Brief> Search through the entries for the word "localparam" and copy every line that has it.

Saved data entries:
[src/rtl/alu_seq_ctrl.sv]
// Multi-cycle MULTU/DIVU sequencer (shift-add / restoring divide) that borrows the execute ALU.
// Define ALU_SEQ_SIGNED_EN to add signed MULT/DIV (op[1]) via operand abs + a FIX cycle.
module alu_seq_ctrl #(
    parameter logic [31:0] DIV0_QUOT = 32'hFFFF_FFFF
) (
    input  logic        clk,
    input  logic        rst,
    // Handshake: start is sampled only while busy=0. busy rises the cycle after
    // acceptance; done pulses for one cycle with hi/lo valid, busy drops after it.
    input  logic        start,
    input  logic [1:0]  op,
    input  logic [31:0] a,
    input  logic [31:0] b,
    output logic        busy,
    output logic        done,
    output logic [31:0] hi,
    output logic [31:0] lo,
    output logic [2:0]  alu_op,
    output logic [31:0] alu_a,
    output logic [31:0] alu_b,
    input  logic [31:0] alu_y,
    output logic [1:0]  dbg_state
);

    localparam logic [2:0] ALU_ADD = 3'b010;
    localparam logic [2:0] ALU_SUB = 3'b110;

    typedef enum logic [1:0] {
        S_IDLE = 2'd0,
        S_RUN  = 2'd1,
`ifdef ALU_SEQ_SIGNED_EN
        S_FIX  = 2'd2,
`endif
        S_DONE = 2'd3
    } state_t;

    state_t      state_q, state_d;
    logic [4:0]  cnt_q, cnt_d;
    logic        is_div_q, is_div_d;
    logic [31:0] w_hi_q, w_hi_d;   // P_hi / R
    logic [31:0] w_lo_q, w_lo_d;   // P_lo / Q
    logic [31:0] m_q, m_d;         // M / D
    logic [31:0] hi_q, hi_d;
    logic [31:0] lo_q, lo_d;
    logic [31:0] a_in, b_in, div_sh;
    logic        carry, sgn_start;

`ifdef ALU_SEQ_SIGNED_EN
    logic        sgn_q, sgn_d;
    logic        neg_lo_q, neg_lo_d;
    logic        neg_hi_q, neg_hi_d;
    logic [63:0] prod_fix;

    assign sgn_start = op[1];
    assign a_in      = (op[1] && a[31]) ? (32'd0 - a) : a;
    assign b_in      = (op[1] && b[31]) ? (32'd0 - b) : b;
`else
    // op[1] is a don't-care in the unsigned-only build.
    assign sgn_start = op[1] & 1'b0;
    assign a_in      = a;
    assign b_in      = b;
`endif

    assign div_sh = {w_hi_q[30:0], w_lo_q[31]};

    always_ff @(posedge clk or posedge rst) begin
        if (rst) begin
            state_q  <= S_IDLE;
            cnt_q    <= '0;
            is_div_q <= 1'b0;
            w_hi_q   <= '0;
            w_lo_q   <= '0;
            m_q      <= '0;
            hi_q     <= '0;
            lo_q     <= '0;
`ifdef ALU_SEQ_SIGNED_EN
            sgn_q    <= 1'b0;
            neg_lo_q <= 1'b0;
            neg_hi_q <= 1'b0;
`endif
        end else begin
            state_q  <= state_d;
            cnt_q    <= cnt_d;
            is_div_q <= is_div_d;
            w_hi_q   <= w_hi_d;
            w_lo_q   <= w_lo_d;
            m_q      <= m_d;
            hi_q     <= hi_d;
            lo_q     <= lo_d;
`ifdef ALU_SEQ_SIGNED_EN
            sgn_q    <= sgn_d;
            neg_lo_q <= neg_lo_d;
            neg_hi_q <= neg_hi_d;
`endif
        end
    end

    always_comb begin
        state_d  = state_q;
        cnt_d    = cnt_q;
        is_div_d = is_div_q;
        w_hi_d   = w_hi_q;
        w_lo_d   = w_lo_q;
        m_d      = m_q;
        hi_d     = hi_q;
        lo_d     = lo_q;
        alu_op   = ALU_ADD;
        alu_a    = '0;
        alu_b    = '0;
        carry    = 1'b0;
`ifdef ALU_SEQ_SIGNED_EN
        sgn_d    = sgn_q;
        neg_lo_d = neg_lo_q;
        neg_hi_d = neg_hi_q;
        prod_fix = '0;
`endif
        case (state_q)
            S_IDLE: begin
                if (start) begin
                    cnt_d    = '0;
                    is_div_d = op[0] | sgn_start & 1'b0;
                    w_hi_d   = '0;
                    w_lo_d   = op[0] ? a_in : b_in;
                    m_d      = op[0] ? b_in : a_in;
`ifdef ALU_SEQ_SIGNED_EN
                    sgn_d    = op[1];
                    neg_lo_d = op[1] & (a[31] ^ b[31]);
                    neg_hi_d = op[1] & (op[0] ? a[31] : (a[31] ^ b[31]));
`endif
                    if (op[0] && b == 32'd0) begin
                        state_d = S_DONE;
                        hi_d    = a;
                        lo_d    = DIV0_QUOT;
                    end else begin
                        state_d = S_RUN;
                    end
                end
            end
            S_RUN: begin
                cnt_d = cnt_q + 5'd1;
                if (is_div_q) begin
                    alu_op = ALU_SUB;
                    alu_a  = div_sh;
                    alu_b  = m_q;
                    // R[31] set means the shifted remainder overflowed 32 bits, so it must exceed D.
                    if (w_hi_q[31] || div_sh >= m_q) begin
                        w_hi_d = alu_y;
                        w_lo_d = {w_lo_q[30:0], 1'b1};
                    end else begin
                        w_hi_d = div_sh;
                        w_lo_d = {w_lo_q[30:0], 1'b0};
                    end
                end else begin
                    alu_a  = w_hi_q;
                    alu_b  = w_lo_q[0] ? m_q : 32'd0;
                    carry  = (alu_y < w_hi_q);
                    w_hi_d = {carry, alu_y[31:1]};
                    w_lo_d = {alu_y[0], w_lo_q[31:1]};
                end
                if (cnt_q == 5'd31) begin
`ifdef ALU_SEQ_SIGNED_EN
                    if (sgn_q) begin
                        state_d = S_FIX;
                    end else begin
                        state_d = S_DONE;
                        hi_d    = w_hi_d;
                        lo_d    = w_lo_d;
                    end
`else
                    state_d = S_DONE;
                    hi_d    = w_hi_d;
                    lo_d    = w_lo_d;
`endif
                end
            end
`ifdef ALU_SEQ_SIGNED_EN
            S_FIX: begin
                state_d = S_DONE;
                if (is_div_q) begin
                    hi_d = neg_hi_q ? (32'd0 - w_hi_q) : w_hi_q;
                    lo_d = neg_lo_q ? (32'd0 - w_lo_q) : w_lo_q;
                end else begin
                    prod_fix = neg_lo_q ? (64'd0 - {w_hi_q, w_lo_q}) : {w_hi_q, w_lo_q};
                    hi_d     = prod_fix[63:32];
                    lo_d     = prod_fix[31:0];
                end
            end
`endif
            S_DONE: begin
                state_d = S_IDLE;
            end
            default: begin
                state_d = S_IDLE;
            end
        endcase
    end

    assign busy      = (state_q != S_IDLE);
    assign done      = (state_q == S_DONE);
    assign hi        = hi_q;
    assign lo        = lo_q;
    assign dbg_state = state_q;

endmodule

Response to this task>
    localparam logic [2:0] ALU_ADD = 3'b010;
    localparam logic [2:0] ALU_SUB = 3'b110;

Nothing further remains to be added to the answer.